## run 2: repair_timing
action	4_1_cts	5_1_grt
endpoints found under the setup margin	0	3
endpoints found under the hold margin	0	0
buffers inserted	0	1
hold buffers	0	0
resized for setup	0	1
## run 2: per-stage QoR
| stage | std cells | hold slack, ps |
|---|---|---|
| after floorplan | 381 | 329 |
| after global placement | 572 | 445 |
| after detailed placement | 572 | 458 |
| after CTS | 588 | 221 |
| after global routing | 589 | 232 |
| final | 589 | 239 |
--- config.mk ---
export PLATFORM = sky130hd
export DESIGN_NAME = serial_sub_ctrl
export DESIGN_NICKNAME = d
export VERILOG_FILES = /design/src/rtl/serial_sub_ctrl.sv
export SDC_FILE = /design/constraint.sdc
export NUM_CORES = 1
export LEC_CHECK = 0
export BUFFER_PORTS_ARGS = -buffer_cell sky130_fd_sc_hd__buf_4
export CAP_MARGIN = 10
export CORE_MARGIN = 3
export CORE_UTILIZATION = 49
export DETAILED_ROUTE_END_ITERATION = 10
export PLACE_DENSITY = 0.8
export SYNTH_ARGS = -nofsm -noshare
export SYNTH_HDL_FRONTEND = slang
export SYNTH_SLANG_ARGS = --single-unit
--- constraint.sdc ---
create_clock -name clk -period 1.6 [get_ports clk]
set_clock_uncertainty 0.2 [all_clocks]
set_input_delay 0.16 -clock clk [delete_from_list [all_inputs] [get_ports clk]]
set_output_delay 0.16 -clock clk [all_outputs]
set_load 0.03 [all_outputs]
--- src/rtl/serial_sub_ctrl.sv ---
// Bit-serial subtractor: one full-subtractor cell reused LSB-first over WIDTH clocks.
// Optional signed-overflow output is enabled by defining SERIAL_SUB_OVF_EN.
module serial_sub_ctrl #(
  parameter int WIDTH = 8
) (
  input  logic             clk,
  input  logic             rst_n,
  input  logic             start,
  input  logic [WIDTH-1:0] a,
  input  logic [WIDTH-1:0] b,
  input  logic             bin,
  output logic             busy,
  output logic             done,
  output logic [WIDTH-1:0] diff,
  output logic             bout
`ifdef SERIAL_SUB_OVF_EN
  ,
  output logic             ovf
`endif
);

  localparam int CW = (WIDTH > 1) ? $clog2(WIDTH) : 1;

  typedef enum logic [1:0] {
    IDLE = 2'd0,
    RUN  = 2'd1,
    DONE = 2'd2
  } state_t;

  state_t state, state_next;

  logic [WIDTH-1:0] sa;
  logic [WIDTH-1:0] sb;
  logic [WIDTH-1:0] res;
  logic             borrow;
  logic [CW-1:0]    cnt;

  logic             d_bit;
  logic             b_bit;
  logic             last_step;
  logic [WIDTH-1:0] res_shift;

`ifdef SERIAL_SUB_OVF_EN
  logic             a_msb;
  logic             b_msb;
`endif

  function automatic logic fs_diff(input logic x, input logic y, input logic bi);
    return x ^ y ^ bi;
  endfunction

  function automatic logic fs_borrow(input logic x, input logic y, input logic bi);
    return (~x & y) | (~(x ^ y) & bi);
  endfunction

  assign d_bit     = fs_diff(sa[0], sb[0], borrow);
  assign b_bit     = fs_borrow(sa[0], sb[0], borrow);
  assign res_shift = {d_bit, res[WIDTH-1:1]};
  assign last_step = (cnt == CW'(WIDTH - 1));

  assign busy = (state != IDLE);
  assign done = (state == DONE);

  always_ff @(posedge clk or negedge rst_n) begin
    if (!rst_n) state <= IDLE;
    else        state <= state_next;
  end

  always_comb begin
    state_next = state;
    case (state)
      IDLE:    if (start) state_next = RUN;
      RUN:     if (last_step) state_next = DONE;
      DONE:    state_next = IDLE;
      default: state_next = IDLE;
    endcase
  end

  // Operand shifters, borrow flop and step counter
  always_ff @(posedge clk or negedge rst_n) begin
    if (!rst_n) begin
      sa     <= '0;
      sb     <= '0;
      res    <= '0;
      borrow <= 1'b0;
      cnt    <= '0;
    end else begin
      case (state)
        IDLE: begin
          if (start) begin
            sa     <= a;
            sb     <= b;
            borrow <= bin;
            res    <= '0;
            cnt    <= '0;
          end
        end
        RUN: begin
          sa     <= {1'b0, sa[WIDTH-1:1]};
          sb     <= {1'b0, sb[WIDTH-1:1]};
          res    <= res_shift;
          borrow <= b_bit;
          cnt    <= cnt + CW'(1);
        end
        default: ;
      endcase
    end
  end

  // Result registers change only on the final step so partial sums never show
  always_ff @(posedge clk or negedge rst_n) begin
    if (!rst_n) begin
      diff <= '0;
      bout <= 1'b0;
    end else if (state == RUN && last_step) begin
      diff <= res_shift;
      bout <= b_bit;
    end
  end

`ifdef SERIAL_SUB_OVF_EN
  // Operand MSBs are shifted out of sa/sb, so keep copies for the overflow test
  always_ff @(posedge clk or negedge rst_n) begin
    if (!rst_n) begin
      a_msb <= 1'b0;
      b_msb <= 1'b0;
      ovf   <= 1'b0;
    end else begin
      if (state == IDLE && start) begin
        a_msb <= a[WIDTH-1];
        b_msb <= b[WIDTH-1];
      end
      if (state == RUN && last_step)
        ovf <= (a_msb != b_msb) && (res_shift[WIDTH-1] != a_msb);
    end
  end
`endif

endmodule

==> impl_metrics.json <==
{
  "clk_pin_slew_ns": 0.12,
  "grt_usage_pct": 20.7,
  "clk_latency_ns": 0.35,
  "num_rows": 20,
  "tightest_slew_ns": 0.491,
  "max-clock-path-buffers": 2,
  "crit_fanout": 3,
  "firstDrtPassIters": 4,
  "rsz0062_at_grt": "no",
  "totalWireLength_mm": 3.98,
  "syn_area_sq_um": 1680,
  "fin_area_sq_um": 2260,
  "cts_tree": "built",
  "ios": 31,
  "cts_max_level": 2,
  "nNetsFinal": 220,
  "drt_iter0_drc": 109,
  "synth_largest_area_cell": "dfrtp_1",
  "dieArea_sq_um": 4170,
  "path_class": "register to register",
  "fin_crit_sh_pct": 98.3,
  "yosysMostFrequentCell": "dfrtp_1",
  "io_buffers": 30,
  "synth_edf_count": 0,
  "antenna_found_initial": 0,
  "hold_violations": 0,
  "yosys-top-cells-count": "dfrtp_1 (38), o22ai_1 (26), a21oi_1 (14), a22o_1 (9), mux2_2 (9)",
  "wire_per_inst_um": 16.4,
  "grt_overflow": 0,
  "synth_nets": 163,
  "viasPerCell": 5.62,
  "place_hpwl_mm": 2.56,
  "critPathRequiredTime_ns": 1.63,
  "grt_pass1_vias": 1430,
  "max_freq_mhz": 636,
  "synthArstFlopShare_pct": 100,
  "final_antenna_net_count": 0,
  "core_area_sq_um": 3150,
  "ys_seq_area_share_pct": 56.5,
  "crit_arrival_ns": 1.60,
  "synth-seq-cells": 38,
  "num_vias": 1361,
  "cts-root-buf": "clkbuf_4",
  "cap_viol_max_count": 0,
  "pwr_density_cell_nw_per_um2": 1830,
  "crit_path_start_kind": "register",
  "numClockSinks": 38,
  "syn_avg_cell_area_sq_um": 12.0,
  "syn_inst": 140,
  "cts_buffers": 5,
  "crit_path_end_kind": "register",
  "ir_worst_vdd_mv": 1.11,
  "drive_gt1_share_pct": 36.4,
  "ys_warn_count": 0,
  "start_util_pct": 53.3,
  "fin_setup_tns_ns": 0,
  "gp_congestion": 0.765,
  "die_w_um": 64.6,
  "post-route-drc-count": 0,
  "syn2layout_area_growth_pct": 34.3,
  "slew_headroom_pct": 67.3,
  "synth_ff_type": "dfrtp_1",
  "synth_top_area_share_pct": 56.5,
  "fp.dieH_um": 64.6,
  "synthTopCellsByArea": "dfrtp_1 (57%), o22ai_1 (9.7%), mux2_2 (6.0%), a22o_1 (4.7%), a21oi_1 (4.2%)",
  "grt_first_pass_wirelength_mm": 6.60,
  "hp-class": "input port to register",
  "regArea_sq_um": 955,
  "synthDistinctLibCells": 26,
  "place_area_sq_um": 1940,
  "nFillCells": 233,
  "grt_max_degree": 39,
  "leakagePower_nw": 1.03,
  "min_period_ns": 1.57,
  "status": "completed",
  "multi_input_area_sq_um": 666,
  "slew_viol_final": 0,
  "antenna_cells": 0,
  "setup_violations": 0
}
-- critical path, cell delays in order (launching register included) --
cell,delay [ns]
dfrtp_2,0.46
fa_1,0.52
mux2_2,0.28
===== config.mk =====
export PLATFORM = sky130hd
export DESIGN_NAME = alu_exec_unit
export DESIGN_NICKNAME = d
export VERILOG_FILES = /design/src/rtl/alu_exec_unit.sv
export SDC_FILE = /design/constraint.sdc
export NUM_CORES = 1
export LEC_CHECK = 0
export ABC_AREA = 0
export BUFFER_PORTS_ARGS = -buffer_cell sky130_fd_sc_hd__buf_4
export CORE_MARGIN = 3
export CORE_UTILIZATION = 55
export CTS_BUF_LIST = sky130_fd_sc_hd__clkbuf_4 sky130_fd_sc_hd__clkbuf_8 sky130_fd_sc_hd__clkbuf_16
export CTS_CLUSTER_DIAMETER = 30
export DETAILED_ROUTE_END_ITERATION = 7
export PLACE_DENSITY_LB_ADDON = 0.08
export REMOVE_ABC_BUFFERS = 1
export SLEW_MARGIN = 5
export SYNTH_ARGS = -nofsm -noshare
export SYNTH_HDL_FRONTEND = slang
export SYNTH_SLANG_ARGS = --single-unit

===== constraint.sdc =====
create_clock -name clock -period 3 [get_ports clock]
set_clock_uncertainty 0.1 [all_clocks]
set_input_delay 0.9 -clock clock [delete_from_list [all_inputs] [get_ports clock]]
set_output_delay 0.9 -clock clock [all_outputs]
set_load 0.01 [all_outputs]

===== src/rtl/alu_exec_unit.sv =====
// Execution unit: single-cycle ALU ops, iterative shift-add MUL, optional DIV.
// Define ALU_DIV_EN to build the restoring divider for opcode 13.
module alu_exec_unit #(
  parameter int WIDTH = 8
) (
  input  logic               clock,
  input  logic               reset,
  input  logic               enAlu,
  input  logic [3:0]         opcode,
  input  logic [WIDTH-1:0]   opA,
  input  logic [WIDTH-1:0]   opB,
  output logic [2*WIDTH-1:0] result,
  output logic               zero,
  output logic               carry,
  output logic               err,
  output logic               busy,
  output logic               done
);

  localparam int RW = 2 * WIDTH;
  localparam logic [3:0] LAST = 4'(WIDTH);

  typedef enum logic [1:0] {
    S_IDLE,
    S_EXEC,
    S_MUL,
    S_DIV
  } state_e;

  state_e            state_q, state_d;
  logic [3:0]        op_q, op_d;
  logic [WIDTH-1:0]  a_q, a_d;
  logic [WIDTH-1:0]  b_q, b_d;
  logic [RW-1:0]     acc_q, acc_d;
  logic [RW-1:0]     mc_q, mc_d;
  logic [3:0]        cnt_q, cnt_d;
  logic [RW-1:0]     result_q, result_d;
  logic              zero_q, zero_d;
  logic              carry_q, carry_d;
  logic              err_q, err_d;
  logic              done_q, done_d;

  logic [WIDTH:0]    add_w, sub_w, shl_w;
  logic [WIDTH-1:0]  alu_n;
  logic [RW-1:0]     alu_res;
  logic              alu_c, alu_e;

  assign add_w = {1'b0, a_q} + {1'b0, b_q};
  assign sub_w = {1'b0, a_q} - {1'b0, b_q};
  assign shl_w = {1'b0, a_q} << b_q[2:0];

`ifdef ALU_DIV_EN
  logic [RW:0]      div_t;
  logic [WIDTH:0]   div_r;
  logic [WIDTH:0]   div_s;
  logic [RW-1:0]    div_nx;

  // One restoring step on the packed {remainder, quotient} accumulator
  assign div_t  = {acc_q, 1'b0};
  assign div_r  = div_t[RW:WIDTH];
  assign div_s  = div_r - {1'b0, b_q};
  assign div_nx = div_s[WIDTH] ? div_t[RW-1:0]
                               : {div_s[WIDTH-1:0], div_t[WIDTH-1:1], 1'b1};
`endif

  always_comb begin
    alu_n = '0;
    alu_c = 1'b0;
    alu_e = 1'b0;
    alu_res = '0;
    case (op_q)
      4'd0:  {alu_c, alu_n} = add_w;
      4'd1:  {alu_c, alu_n} = sub_w;
      4'd2:  alu_n = a_q & b_q;
      4'd3:  alu_n = a_q | b_q;
      4'd4:  alu_n = ~a_q;
      4'd5:  alu_n = a_q ^ b_q;
      4'd6:  {alu_c, alu_n} = shl_w;
      4'd7:  alu_n = -a_q;
      4'd8:  alu_n = a_q >> b_q[2:0];
      4'd9:  alu_n = ~(a_q & b_q);
      4'd10: alu_n = ~(a_q | b_q);
      4'd11: alu_n = ~(a_q ^ b_q);
`ifdef ALU_DIV_EN
      4'd13: alu_e = 1'b1;
`endif
      default: alu_e = 1'b1;
    endcase
    alu_res = {{WIDTH{1'b0}}, alu_n};
`ifdef ALU_DIV_EN
    // Only a zero divisor reaches the single-cycle path for opcode 13
    if (op_q == 4'd13) alu_res = '1;
`endif
  end

  always_comb begin
    state_d  = state_q;
    op_d     = op_q;
    a_d      = a_q;
    b_d      = b_q;
    acc_d    = acc_q;
    mc_d     = mc_q;
    cnt_d    = cnt_q;
    result_d = result_q;
    zero_d   = zero_q;
    carry_d  = carry_q;
    err_d    = err_q;
    done_d   = 1'b0;
    unique case (state_q)
      S_IDLE: begin
        if (enAlu) begin
          op_d    = opcode;
          a_d     = opA;
          b_d     = opB;
          acc_d   = '0;
          mc_d    = {{WIDTH{1'b0}}, opA};
          cnt_d   = '0;
          state_d = S_EXEC;
          if (opcode == 4'd12) state_d = S_MUL;
`ifdef ALU_DIV_EN
          if (opcode == 4'd13 && opB != '0) begin
            state_d = S_DIV;
            acc_d   = {{WIDTH{1'b0}}, opA};
          end
`endif
        end
      end
      S_EXEC: begin
        result_d = alu_res;
        zero_d   = (alu_res == '0);
        carry_d  = alu_c;
        err_d    = alu_e;
        done_d   = 1'b1;
        state_d  = S_IDLE;
      end
      S_MUL: begin
        if (cnt_q == LAST) begin
          result_d = acc_q;
          zero_d   = (acc_q == '0);
          carry_d  = 1'b0;
          err_d    = 1'b0;
          done_d   = 1'b1;
          state_d  = S_IDLE;
        end else begin
          if (b_q[0]) acc_d = acc_q + mc_q;
          mc_d  = mc_q << 1;
          b_d   = b_q >> 1;
          cnt_d = cnt_q + 4'd1;
        end
      end
      S_DIV: begin
`ifdef ALU_DIV_EN
        if (cnt_q == LAST) begin
          result_d = acc_q;
          zero_d   = (acc_q == '0);
          carry_d  = 1'b0;
          err_d    = 1'b0;
          done_d   = 1'b1;
          state_d  = S_IDLE;
        end else begin
          acc_d = div_nx;
          cnt_d = cnt_q + 4'd1;
        end
`else
        state_d = S_IDLE;
`endif
      end
      default: state_d = S_IDLE;
    endcase
  end

  always_ff @(posedge clock or posedge reset) begin
    if (reset) begin
      state_q  <= S_IDLE;
      op_q     <= '0;
      a_q      <= '0;
      b_q      <= '0;
      acc_q    <= '0;
      mc_q     <= '0;
      cnt_q    <= '0;
      result_q <= '0;
      zero_q   <= 1'b0;
      carry_q  <= 1'b0;
      err_q    <= 1'b0;
      done_q   <= 1'b0;
    end else begin
      state_q  <= state_d;
      op_q     <= op_d;
      a_q      <= a_d;
      b_q      <= b_d;
      acc_q    <= acc_d;
      mc_q     <= mc_d;
      cnt_q    <= cnt_d;
      result_q <= result_d;
      zero_q   <= zero_d;
      carry_q  <= carry_d;
      err_q    <= err_d;
      done_q   <= done_d;
    end
  end

  assign result = result_q;
  assign zero   = zero_q;
  assign carry  = carry_q;
  assign err    = err_q;
  assign done   = done_q;
  assign busy   = (state_q != S_IDLE);

endmodule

• _Task_
From the entries above, copy every line where the word "under" shows up.

• _Reply to the task_
endpoints found under the setup margin	0	3
endpoints found under the hold margin	0	0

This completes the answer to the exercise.